Models for natural language processing use statistics to collect a lot of information about word meanings.
In “Through the Looking Glass,” Humpty Dumpty said sarcastically, “When I use a word, it means what I mean by it—no more and no less.” Alice replied, “The question is whether you can make words mean very different things.”
Word meanings have long been the subject of research. To understand its meaning, the human mind must organize a complex network of flexible, detailed information.
Now, a new issue with the meaning of the word has come to light. Researchers are looking at whether machines with artificial intelligence can imitate human thought processes and understand the same words. Researchers from UCLA, MIT, and the National Institutes of Health recently published a study that answers that question.
The study, published in the journal Human Nature Nature, shows that artificial intelligence systems can acquire more complex word meanings. Researchers have also found a simple method to gain access to this sophisticated information. They discovered that the AI system they looked at represented word meanings in a way similar to human judgment.
The AI system explored by the authors has been widely used to analyze word meaning in the last decade. It extracts word definitions by “reading” vast amounts of material on the internet, which contains tens of billions of words.
When words frequently occur together — “table” and “chair,” for example — the system knows that their meanings are related. And when pairs of words occur rarely – like “table” and “planet,” – it turns out that they have very different meanings.
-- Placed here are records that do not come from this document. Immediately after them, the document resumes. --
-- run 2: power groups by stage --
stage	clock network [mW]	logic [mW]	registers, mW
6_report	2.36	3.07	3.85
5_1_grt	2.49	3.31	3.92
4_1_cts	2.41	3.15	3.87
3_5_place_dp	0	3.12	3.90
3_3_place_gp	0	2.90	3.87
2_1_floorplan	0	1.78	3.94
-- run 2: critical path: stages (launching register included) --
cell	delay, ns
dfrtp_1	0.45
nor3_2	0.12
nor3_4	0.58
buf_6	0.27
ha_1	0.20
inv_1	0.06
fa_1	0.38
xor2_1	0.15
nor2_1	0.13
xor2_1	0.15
[config.mk]
export PLATFORM = sky130hd
export DESIGN_NAME = spi_reg_bridge_ctrl
export DESIGN_NICKNAME = d
export VERILOG_FILES = /design/src/rtl/spi_reg_bridge_ctrl.sv
export SDC_FILE = /design/constraint.sdc
export NUM_CORES = 1
export LEC_CHECK = 0
export ABC_AREA = 1
export CAP_MARGIN = 25
export CORE_MARGIN = 5
export CORE_UTILIZATION = 40
export DETAILED_ROUTE_END_ITERATION = 10
export PLACE_DENSITY = 0.7
export SLEW_MARGIN = 20
export SYNTH_ARGS = -nofsm -noshare
export SYNTH_HDL_FRONTEND = slang
export SYNTH_SLANG_ARGS = --single-unit
[constraint.sdc]
create_clock -name clk -period 1.7 [get_ports clk]
set_input_delay 0.17 -clock clk [delete_from_list [all_inputs] [get_ports clk]]
set_output_delay 0.17 -clock clk [all_outputs]
set_load 0.005 [all_outputs]
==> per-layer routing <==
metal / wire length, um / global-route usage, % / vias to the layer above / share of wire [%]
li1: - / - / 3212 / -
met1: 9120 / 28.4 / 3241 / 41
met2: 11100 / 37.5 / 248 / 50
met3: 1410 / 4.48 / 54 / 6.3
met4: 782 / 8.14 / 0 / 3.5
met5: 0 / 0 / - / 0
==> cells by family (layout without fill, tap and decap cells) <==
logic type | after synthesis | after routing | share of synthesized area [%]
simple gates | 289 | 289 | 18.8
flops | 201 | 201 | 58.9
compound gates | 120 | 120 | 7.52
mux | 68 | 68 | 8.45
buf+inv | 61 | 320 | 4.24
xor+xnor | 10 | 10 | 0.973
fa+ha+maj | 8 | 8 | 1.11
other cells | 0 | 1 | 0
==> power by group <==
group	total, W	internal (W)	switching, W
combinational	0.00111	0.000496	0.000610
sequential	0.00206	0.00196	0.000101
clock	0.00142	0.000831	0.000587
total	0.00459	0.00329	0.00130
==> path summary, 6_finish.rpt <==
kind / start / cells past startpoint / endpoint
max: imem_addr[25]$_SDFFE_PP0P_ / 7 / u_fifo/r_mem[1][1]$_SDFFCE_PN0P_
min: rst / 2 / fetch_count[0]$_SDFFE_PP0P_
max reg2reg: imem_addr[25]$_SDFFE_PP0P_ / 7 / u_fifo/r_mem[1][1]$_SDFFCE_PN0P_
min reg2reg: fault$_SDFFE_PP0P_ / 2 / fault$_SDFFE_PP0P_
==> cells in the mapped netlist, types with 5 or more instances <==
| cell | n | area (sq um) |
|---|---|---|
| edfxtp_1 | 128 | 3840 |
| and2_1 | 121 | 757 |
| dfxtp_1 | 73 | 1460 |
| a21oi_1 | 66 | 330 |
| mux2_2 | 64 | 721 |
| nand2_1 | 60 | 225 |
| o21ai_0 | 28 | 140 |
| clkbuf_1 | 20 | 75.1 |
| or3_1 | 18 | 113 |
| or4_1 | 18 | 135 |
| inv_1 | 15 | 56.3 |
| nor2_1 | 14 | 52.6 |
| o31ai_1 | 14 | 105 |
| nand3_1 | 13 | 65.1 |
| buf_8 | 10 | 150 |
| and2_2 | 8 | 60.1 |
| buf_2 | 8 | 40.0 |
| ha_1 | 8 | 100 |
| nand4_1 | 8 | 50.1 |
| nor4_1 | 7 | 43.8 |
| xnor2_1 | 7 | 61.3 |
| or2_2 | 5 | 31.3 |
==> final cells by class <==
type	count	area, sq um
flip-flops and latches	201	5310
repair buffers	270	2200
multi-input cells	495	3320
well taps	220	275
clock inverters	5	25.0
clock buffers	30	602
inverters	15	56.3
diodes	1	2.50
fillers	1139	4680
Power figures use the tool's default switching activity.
$ cat config.mk
export PLATFORM = sky130hd
export DESIGN_NAME = neuron_mac
export DESIGN_NICKNAME = d
export VERILOG_FILES = /design/src/rtl/fnn_pkg.sv /design/src/rtl/neuron_mac.sv
export SDC_FILE = /design/constraint.sdc
export NUM_CORES = 1
export LEC_CHECK = 0
export ABC_AREA = 1
export CAP_MARGIN = 15
export CELL_PAD_IN_SITES_DETAIL_PLACEMENT = 1
export CELL_PAD_IN_SITES_GLOBAL_PLACEMENT = 2
export CORE_ASPECT_RATIO = 0.9
export CORE_MARGIN = 2
export CORE_UTILIZATION = 40
export DETAILED_ROUTE_END_ITERATION = 6
export PLACE_DENSITY = 0.89
export SETUP_SLACK_MARGIN = 0.4
export SYNTH_ARGS = -nofsm -noshare
export SYNTH_HDL_FRONTEND = slang
export SYNTH_SLANG_ARGS = --single-unit
$ cat constraint.sdc
create_clock -name clk -period 15.7 [get_ports clk]
set_input_delay 4.71 -clock clk [delete_from_list [all_inputs] [get_ports clk]]
set_output_delay 4.71 -clock clk [all_outputs]
set_load 0.03 [all_outputs]
$ cat src/rtl/fnn_pkg.sv
// rtl/fnn_pkg.sv - shared fixed-point defaults and saturation helper for the neural datapath
package fnn_pkg;

    localparam int DATA_WIDTH = 16;
    localparam int FRAC_WIDTH = 12;

    // Clamp a wide signed value into the range of a signed word of the given width.
    function automatic logic signed [63:0] saturate(input logic signed [63:0] value, input int width);
        logic signed [63:0] hi;
        logic signed [63:0] lo;
        hi = (64'sd1 <<< (width - 1)) - 64'sd1;
        lo = -hi - 64'sd1;
        if (value > hi) begin
            return hi;
        end else if (value < lo) begin
            return lo;
        end
        return value;
    endfunction

endpackage

$ cat src/rtl/neuron_mac.sv
// rtl/neuron_mac.sv - streaming multiply-accumulate neuron with bias, rescale, saturation and ReLU
module neuron_mac
    import fnn_pkg::*;
#(
    parameter int numWeight    = 10,
    parameter int addressWidth = $clog2(numWeight),
    parameter int dataWidth    = DATA_WIDTH,
    parameter int fracWidth    = FRAC_WIDTH
) (
    input  logic                           clk,
    input  logic                           rst_n,
    input  logic                           in_valid,
    input  logic signed [dataWidth-1:0]    in_data,
    input  logic signed [dataWidth-1:0]    bias,
    output logic                           ren,
    output logic        [addressWidth-1:0] radd,
    input  logic signed [dataWidth-1:0]    wout,
    output logic signed [dataWidth-1:0]    out_data,
    output logic                           out_valid
);

    localparam int ACC_W = 2 * dataWidth + $clog2(numWeight);
    localparam logic [addressWidth-1:0] LAST = addressWidth'(numWeight - 1);

    logic        [addressWidth-1:0] idx;
    logic        [addressWidth-1:0] cnt;
    logic signed [dataWidth-1:0]    in_d;
    logic                           vld_d;
    logic signed [ACC_W-1:0]        acc;
    logic                           done;

    logic signed [2*dataWidth-1:0]  prod;
    logic signed [ACC_W-1:0]        prod_ext;
    logic signed [ACC_W-1:0]        bias_ext;
    logic signed [ACC_W-1:0]        biased;
    logic signed [ACC_W-1:0]        scaled;
    logic signed [63:0]             sat;
    logic signed [dataWidth-1:0]    relu;

    assign ren  = in_valid;
    assign radd = idx;

    assign prod     = in_d * wout;
    assign prod_ext = {{(ACC_W - 2 * dataWidth){prod[2*dataWidth-1]}}, prod};
    assign bias_ext = {{(ACC_W - dataWidth){bias[dataWidth-1]}}, bias};
    assign biased   = acc + (bias_ext <<< fracWidth);
    assign scaled   = biased >>> fracWidth;
    assign sat      = saturate(64'(scaled), dataWidth);
    assign relu     = (sat < 0) ? '0 : dataWidth'(sat);

    // done marks that acc holds a complete frame; the result is taken on the
    // following edge, which is also free to start the next frame's accumulation.
    always_ff @(posedge clk or negedge rst_n) begin
        if (!rst_n) begin
            idx       <= '0;
            cnt       <= '0;
            in_d      <= '0;
            vld_d     <= 1'b0;
            acc       <= '0;
            done      <= 1'b0;
            out_data  <= '0;
            out_valid <= 1'b0;
        end else begin
            if (in_valid) begin
                idx <= (idx == LAST) ? '0 : idx + addressWidth'(1);
            end
            in_d      <= in_data;
            vld_d     <= in_valid;
            done      <= 1'b0;
            out_valid <= done;
            if (done) begin
                out_data <= relu;
            end
            if (vld_d) begin
                acc <= (cnt == '0) ? prod_ext : acc + prod_ext;
                if (cnt == LAST) begin
                    cnt  <= '0;
                    done <= 1'b1;
                end else begin
                    cnt <= cnt + addressWidth'(1);
                end
            end
        end
    end

endmodule

== Yosys cells after proc, flatten, opt, wreduce, memory -nomap -nowiden ==
Index checks and enable logic that the tools add are counted.

* Word-level logic and storage cells: 30
* Register bits: 79
* Input bits: 51

* Mux-type cells: 11
* $mul: 1
* Magnitude comparators: 3
* Reductions and logical operators: 1
* Equality and inequality tests: 2
* Add/subtract/negate cells: 4

{| class="wikitable"
|+ Operators by type and width
! cell !! count
|-
| $mux 64 || 3
|-
| $lt 64x1->1 const B || 1
|-
| $add 36x28->36 || 1
|-
| $add 36x32->36 || 1
|-
| $mux 36 || 1
|-
| $mul 16x16->32 || 1
|-
| $gt 24x16->1 const B || 1
|-
| $lt 24x16->1 const B || 1
|-
| $mux 16 || 1
|-
| $add 4x1->4 const B || 2
|-
| $eq 4x4->1 const B || 2
|-
| $mux 4 || 2
|-
| $logic_not 4->1 || 1
|-
| $mux 1 || 4
|}

== Longest topological paths before layout ==
Gate-level depths: netlist of the first run.

* Depth in word-level cells: 7
* Depth in mapped cells: 40
* Mapped depth without buffers: 38

== Least setup slack after synthesis of the first run ==
Ideal clock, no wire load.

* Path type: in2reg
* From: input port wout[1]
* To: register acc[33]
* Slack: 4.476 ns
* Arrival time: 11.100 ns
* Path buffers: 2
* Cell stages on the path: 34
* Required time: 15.577 ns
* Library setup time: 0.123 ns
* Path through: clkbuf_1 -> clkbuf_1 -> nand2_1 -> fa_1 -> fa_1 -> fa_1 -> inv_1 -> fa_1 -> fa_1 -> inv_1 -> fa_1 -> inv_1 -> ha_1 -> nand2_1 -> inv_1 -> a21oi_1 -> nand3_1 -> a21oi_1 -> o21bai_1 -> inv_1 -> nand2_1 -> and2_1 -> ha_1 -> nand2_1 -> nor2_1 -> inv_1 -> nor2_1 -> inv_1 -> nor3_1 -> nand3_1 -> nand3_1 -> a21oi_1 -> o21ai_0 -> a21oi_1

* Cells in the longest elaborated chain, start to end: 3

{| class="wikitable"
|+ RTL lines
! what !! RTL line !! text
|-
| start, declared || neuron_mac.sv:17 || <nowiki>input logic signed [dataWidth-1:0] wout,</nowiki>
|-
| $mul 16x16->32 * || neuron_mac.sv:43 || <nowiki>assign prod = in_d * wout;</nowiki>
|-
| $add 36x32->36 || neuron_mac.sv:75 || <nowiki>acc <= (cnt == '0) ? prod_ext : acc + prod_ext;</nowiki>
|-
| $mux 36 * || neuron_mac.sv:75 ||
|-
| end signal, assigned || neuron_mac.sv:75 ||
|-
| end, declared || neuron_mac.sv:29 || <nowiki>logic signed [ACC_W-1:0] acc;</nowiki>
|}

Mark *: on every way between the ends. The rest lies on a longest branch, timed or not.
A chain may end at the register's enable or synchronous reset.

== Final worst setup path of the first run ==
Same ends and word-level chain as after synthesis.

==> results.tsv, run 1 <==
stage	metric	value	unit
die	vertical die dimension	204	um
die	Std-Cell Rows	73	
worst_hold_path	worst hold path class	register to register	
critical_path	Largest stage delay, worst path	750	ps
logic_synthesis	Ys Warns	0	
cts	hold-fix buffer count after cts	0	
placement	Buffers on Ports	72	
cts	number of levels in the clock H-tree	3	
logic_synthesis	cell accounting for the most synthesized area	fa_1	
timing	Hold Fails Final Rpt	0	
cts	Num Clock Sinks	79	
die	die outline area	0.0461	sq mm
placement	detailed placer's ending HPWL	48.8	mm
critical_path	required arrival time at the worst endpoint	15960	ps
logic_synthesis	flip-flop cell with the highest count after synthesis	dfrtp_1	
critical_path	slowest cell on the critical path	clkdlybuf4s50_1	
detailed_routing	1st-iter DRT viols	903	
logic_synthesis	number of different library cells in the post-synthesis netlist	37	
die	die outline width	226	um
timing	minimum period implied by the final worst setup slack	13220	ps
logic_synthesis	syn_nets	2999	
global_routing	number of antenna violations at the first check in global routing	0	
die	Initial Utilization	40.4	%
logic_synthesis	most frequently used cell type in the post-synthesis netlist	nand2_1	
cts	setup fix buffers added after clock tree synthesis	0	
timing	actual slew at the worst max-slew pin	1050	ps
logic_synthesis	area share of the largest cell type after synthesis	29.7	%
cts	Max Buffers Root-to-Sink	2	
timing	Final setup violation count	0	
global_routing	global-route wire length before repair	91.6	mm
logic_synthesis	number of storage elements in the synthesis netlist	79	
logic_synthesis	sequential share of the synthesized area	11.1	%
cts	TritonCTS buffer count	9	
logic_synthesis	number of enable-type register cells in the synthesized netlist	0	
final_layout	area growth from synthesis to layout	8.62	%
cts	clk slew on worst S/H paths	70	ps
critical_path	most repeated library cell on the critical path	nand2_1	
final_layout	final net count	3015	
placement	RD Place Congestion	0.950	
logic_synthesis	FFs w/ async S/R, synth	100	%
logic_synthesis	most area-consuming cells after synthesis	fa_1 30%, nand2_1 15%, inv_1 13%	
timing	Final Cycle Share	84.2	%
detailed_routing	detailed-route via count	16000	
final_layout	share of cells above drive strength 1	2.46	%
global_routing	GRT Overall Usage	25.7	%
global_routing	pin count of the biggest net entering global routing	44	
cts	CTS tree	done	
timing	unrepaired setup endpoints after global routing	no	
timing	Worst Clk Skew	16.0	ps
detailed_routing	routed via count divided by cell count	5.06	
cts	clock root buffer	clkbuf_16	
detailed_routing	aggregate routed wire length	57.1	mm
die	core footprint	0.0440	sq mm
critical_path	crit start category	input port	
flow_run	number of maximum-capacitance constraint violations	0	
timing	sum of negative setup slack	0	ps
logic_synthesis	most numerous cell types in the synthesized netlist	729 x nand2_1, 624 x inv_1, 264 x fa_1	
critical_path	Crit Path Class	input port to register	
cts	post-CTS resize count	0	
run_status	outcome	completed	
critical_path	Critical Path AT	13480	ps
detailed_routing	post-route antenna net violation count	0	
die	total I/O pin count	73	
logic_synthesis	Mapped Cells	2543	
global_routing	via count of the first global-routing pass	17000	
timing	Relative slew margins	30.2	%
logic_synthesis	cell area after synthesis	0.0178	sq mm
timing	max-slew violation count	0	
cts	latest clock arrival within the worst-skew pair	390	ps
detailed_routing	detail-routed net length per standard cell	18.0	um
timing	maximum clock frequency	75.7	MHz
detailed_routing	DRC viols	0	
detailed_routing	TritonRoute pass-1 iters	5	
global_routing	Congestion Overflow GR	0	
critical_path	maximum fanout encountered on the critical timing path	16	
logic_synthesis	mean area per synthesized cell	6.99	sq um
critical_path	Crit. End Element	register	
==> worst max-delay path: cells and delay by family <==
family | cells | cell delay, ps
compound gates | 3 | 290
fa+ha+maj | 8 | 4060
buf+inv | 8 | 1590
simple gates | 14 | 2800
==> path summary, 6_finish.rpt <==
path | slack (ps) | startpoint | cells past startpoint | end
setup / recovery | 2480 | wout[1] | 33 | acc[33]
hold / removal | 420 | done | 0 | out_valid
setup reg to reg | 6990 | in_d[15] | 32 | acc[33]
hold reg to reg | 420 | done | 0 | out_valid
max in group asynchronous | 10230 | rst_n | 2 | out_data[3]
min in group asynchronous | 4360 | rst_n | 1 | acc[31]
==> cell families (layout without fill, tap and decap cells) <==
family / Yosys count / after routing / share of synthesized area [%]
AOI/OAI and AO/OA: 239 / 239 / 7.19
xor gates and xnor gates: 54 / 54 / 2.66
adders and majority gates: 405 / 405 / 39.7
buffers and inverters: 701 / 722 / 14.9
DFF: 79 / 79 / 11.1
other: 0 / 1 / 0
and+or+nand+nor: 1065 / 1065 / 24.5
==> sequential cells by signal, summed over array words and instances, names as in the netlist <==
signal and count:
out_valid 1, out_data 16, vld_d 1, radd 4
acc 36, done 1, cnt 4, in_d 16
==> final cells by class <==
class	instances	area, sq um
Multi-Input combinational cell	1763	13200
Timing Repair Buffer	81	786
Tap cell	600	751
Inverter	625	2350
Antenna cell	1	2.50
Fill cell	5758	24700
Sequential cell	79	1980
Clock buffer	9	225
Clock inverter	7	60.1
==> metal layers <==
layer | vias to the layer above | global-route usage (%) | wire, um
met2 | 295 | 40.4 | 25500
met1 | 8061 | 38.0 | 28200
met3 | 46 | 3.28 | 2590
met5 | - | 0 | 0
met4 | 0 | 4.75 | 762
li1 | 7607 | - | -
==> through the flow <==
stage | util (%) | worst slack, ps | hold WS, ps | cells | instance area [sq um]
2_1_floorplan | - | 4480 | 374 | 2543 | 17800
3_3_place_gp | 43.2 | 2490 | 409 | 3148 | 19000
3_5_place_dp | 43.2 | 2260 | 403 | 3148 | 19000
4_1_cts | 43.8 | 2610 | 425 | 3164 | 19300
5_1_grt | 43.8 | 1840 | 443 | 3164 | 19300
6_report | 43.9 | 2480 | 416 | 3165 | 19300
==> cell usage in the layout, fill, tap and decap left out, types with 9 or more instances in the layout <==
cell	Yosys	final
nand2_1	729	729
inv_1	624	624
fa_1	264	264
nor2_1	152	152
ha_1	141	141
a21oi_1	113	113
nand3_1	86	86
o21ai_0	83	83
dfrtp_1	79	79
clkdlybuf4s50_1	0	71
xor2_1	33	33
nand4_1	27	27
xnor2_1	21	21
nor3_1	20	20
a31oi_1	18	18
or2_2	14	14
buf_4	1	10
nand2_2	9	9
clkbuf_16	0	9
Power of run 1 is left out: the tool's default activity adds up to more than one toggle a clock period on the data nets, which glitch-free logic cannot reach.
==> run 2, diff against run 1 <==
--- a/config.mk
+++ b/config.mk
@@ -11,9 +11,9 @@
 export CELL_PAD_IN_SITES_GLOBAL_PLACEMENT = 2
 export CORE_ASPECT_RATIO = 0.9
 export CORE_MARGIN = 2
-export CORE_UTILIZATION = 40
+export CORE_UTILIZATION = 33
 export DETAILED_ROUTE_END_ITERATION = 6
-export PLACE_DENSITY = 0.89
+export PLACE_DENSITY = 0.79
 export SETUP_SLACK_MARGIN = 0.4
 export SYNTH_ARGS = -nofsm -noshare
 export SYNTH_HDL_FRONTEND = slang
==> constraint.sdc (replaced) <==
create_clock -name clk -period 11.3 [get_ports clk]
set_input_delay 3.39 -clock clk [delete_from_list [all_inputs] [get_ports clk]]
set_output_delay 3.39 -clock clk [all_outputs]
set_load 0.03 [all_outputs]
==> results.tsv, run 2 (synthesis gave the netlist of run 1 again) <==
stage	metric	value	unit	change
final_layout	largest registers in the final layout	acc x36, in_d x16, out_data x16		unchanged
flow_run	number of maximum-capacitance constraint violations	0		unchanged
run_status	violated checks	DRC		
timing	Relative slew margins	30.8	%	was 30.2%
final_layout	top register by number of flip-flops	acc		unchanged
global_routing	GRT Overall Usage	21.8	%	was 25.7%
cts	clock root buffer	clkbuf_16		unchanged
detailed_routing	detailed-route via count	16100		was 16,000
timing	actual slew at the worst max-slew pin	1040	ps	was 1050 ps
global_routing	pin count of the biggest net entering global routing	66		was 44
critical_path	Worst R2R Start	in_d[15]		unchanged
die	vertical die dimension	224	um	was 204 um
final_layout	share of cells above drive strength 1	7.23	%	was 2.46%
timing	unrepaired setup endpoints after global routing	yes		was no
global_routing	number of antenna violations at the first check in global routing	1		was 0
timing	Final Cycle Share	94.6	%	
cts	hold-fix buffer count after cts	0		unchanged
cts	number of levels in the clock H-tree	3		unchanged
final_layout	final instance count without filler cells	3338		was 3,165
critical_path	Setup crit start	wout[1]		unchanged
timing	max-slew violation count	0		unchanged
cts	CTS tree	done		unchanged
cts	TritonCTS buffer count	9		unchanged
final_layout	final net count	3091		was 3,015
global_routing	global-route wire length before repair	94.9	mm	was 91.6 mm
critical_path	maximum fanout encountered on the critical timing path	7		was 16
timing	maximum clock frequency	93.6	MHz	
timing	minimum period implied by the final worst setup slack	10690	ps	
global_routing	Congestion Overflow GR	0		unchanged
detailed_routing	detail-routed net length per standard cell	17.6	um	was 18.0 um
critical_path	Largest stage delay, worst path	590	ps	was 750 ps
global_routing	via count of the first global-routing pass	17600		was 17,000
cts	Num Clock Sinks	79		unchanged
critical_path	slowest cell on the critical path	fa_1		was clkdlybuf4s50_1
timing	Worst Clk Skew	16.3	ps	was 16.0 ps
placement	detailed placer's ending HPWL	50.7	mm	was 48.8 mm
cts	latest clock arrival within the worst-skew pair	390	ps	about the same
detailed_routing	TritonRoute pass-1 iters	7		was 5
die	die outline area	0.0557	sq mm	was 0.0461 sq mm
critical_path	Crit. End Element	register		unchanged
final_layout	number of flip-flops in the largest register	36		unchanged
die	Initial Utilization	33.4	%	was 40.4%
placement	instance count after placement with tap cells included	3318		was 3,148
final_layout	commonest cells after routing, fill and taps aside	725 x nand2_1, 622 x inv_1, 263 x fa_1		was 729 x nand2_1, 624 x inv_1, 264 x fa_1
die	total I/O pin count	73		unchanged
detailed_routing	DRC viols	2		was 0
final_layout	most common library cell in the layout ignoring fill and taps	nand2_1		unchanged
placement	Buffers on Ports	72		unchanged
critical_path	required arrival time at the worst endpoint	11610	ps	was 15,960 ps
die	core footprint	0.0532	sq mm	was 0.0440 sq mm
worst_hold_path	HP Start	done		unchanged
timing	Hold Fails Final Rpt	0		unchanged
final_layout	area growth from synthesis to layout	14.8	%	was 8.62%
die	die outline width	249	um	was 226 um
detailed_routing	routed via count divided by cell count	4.82		was 5.06
critical_path	Crit Path Class	input port to register		unchanged
cts	Max Buffers Root-to-Sink	2		unchanged
die	Std-Cell Rows	80		was 73
cts	clk slew on worst S/H paths	70	ps	about the same
worst_hold_path	worst hold path class	register to register		unchanged
critical_path	crit start category	input port		unchanged
timing	Final setup violation count	0		unchanged
critical_path	Critical Path AT	11000	ps	was 13,480 ps
detailed_routing	post-route antenna net violation count	0		unchanged
detailed_routing	1st-iter DRT viols	742		was 903
run_status	outcome	complete, but fails checks		was completed
placement	RD Place Congestion	0.932		was 0.950
detailed_routing	aggregate routed wire length	58.9	mm	was 57.1 mm
-- run 2: cell types whose count changed in the layout (fill, tap and decap cells not counted), sizes merged --
| cell | before | now |
|---|---|---|
| clkdlybuf4s50 | 71 | 68 |
| bufinv | 0 | 3 |
| dlygate4sd2 | 0 | 3 |
| inv | 630 | 623 |
| clkinvlp | 0 | 2 |
| clkinv | 2 | 4 |
| buf | 10 | 86 |
-- run 2: final timing paths --
check                           slack, ps  cells past startpoint   endpoint
worst max-delay path                  610                     32    acc[33]
worst min-delay path                  410                      0  out_valid
worst max register to register       3340                     31    acc[33]
worst min register to register        410                      0  out_valid
max in group asynchronous            7120                      2    in_d[8]
min in group asynchronous            2870                      1    radd[2]
-- run 2: routing by layer --
layer | part of all wire, % | vias up | GRT usage (%)
li1 | - | 7745 | -
met3 | 3.4 | 49 | 2.87
met1 | 50 | 8071 | 30.9
met4 | 1.9 | 0 | 5.34
met2 | 45 | 233 | 35.1
met5 | 0 | - | 0
-- run 2: layout make-up --
cell class	count	area (sq um)
tap	697	872
fill	6659	32700
sequential	79	1980
antenna	1	2.50
timing repair buffer	157	1420
multi-input combinational	1763	13400
clock inverter	7	121
clock buffer	9	225
inverter	625	2350
-- run 2: stage by stage --
stage,setup WS [ps],util [%],TNS (ps),hold slack (ps),cell area [sq um]
floorplan,1400,-,0,374,17800
global placement,-393,37.2,-2500,398,19800
detailed placement,-335,37.2,-2490,395,19800
CTS,435,37.8,0,410,20100
global route,315,38.4,0,417,20400
finish,613,38.4,0,406,20400
-- run 2: worst max-delay path, delay by kind of cell --
family / cells / cell delay (ps)
AOI/OAI and AO/OA: 7 / 1300
adders and majority gates: 8 / 3810
buffers and inverters: 7 / 1380
and+or+nand+nor: 10 / 1140
-- run 2: repair_timing --
item                       CTS  global route
gates cloned                 0             0
pin swaps                    0             1
gates resized for setup      8            65
setup buffers                0             3
setup endpoints to repair   16            18
Power of run 2 is left out for the same reason.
That approach seems like a logical starting point, but think how much better people would understand the world if the only way to understand meaning was to count how often words occur next to each other. one, without the ability to interact with other people and our environment.
Idan Blank, a UCLA assistant professor of psychology and linguistics, and the study’s co-lead author, said the researchers set out to find out what the system knows about familiar words. of it, and what kind of “common sense” is there in it.
Before starting the research, Blank said, the system appeared to have one major limitation: “As far as the system is concerned, every two words have only one numerical value that represents how similar they are.”
In contrast, human knowledge is more detailed and complex.
“Consider our knowledge of dolphins and alligators,” Blank said. “If we compare the two on a scale of size, from ‘small’ to ‘large,’ they are quite similar. In terms of their intelligence, they are quite different. In terms of the danger they pose to us, on a scale from ‘safe’ to ‘dangerous,’ they vary greatly. So the meaning of a word depends on the context.
“We want to ask whether this system really recognizes these subtle differences — whether the idea of similarity is transformed in the same way for people.”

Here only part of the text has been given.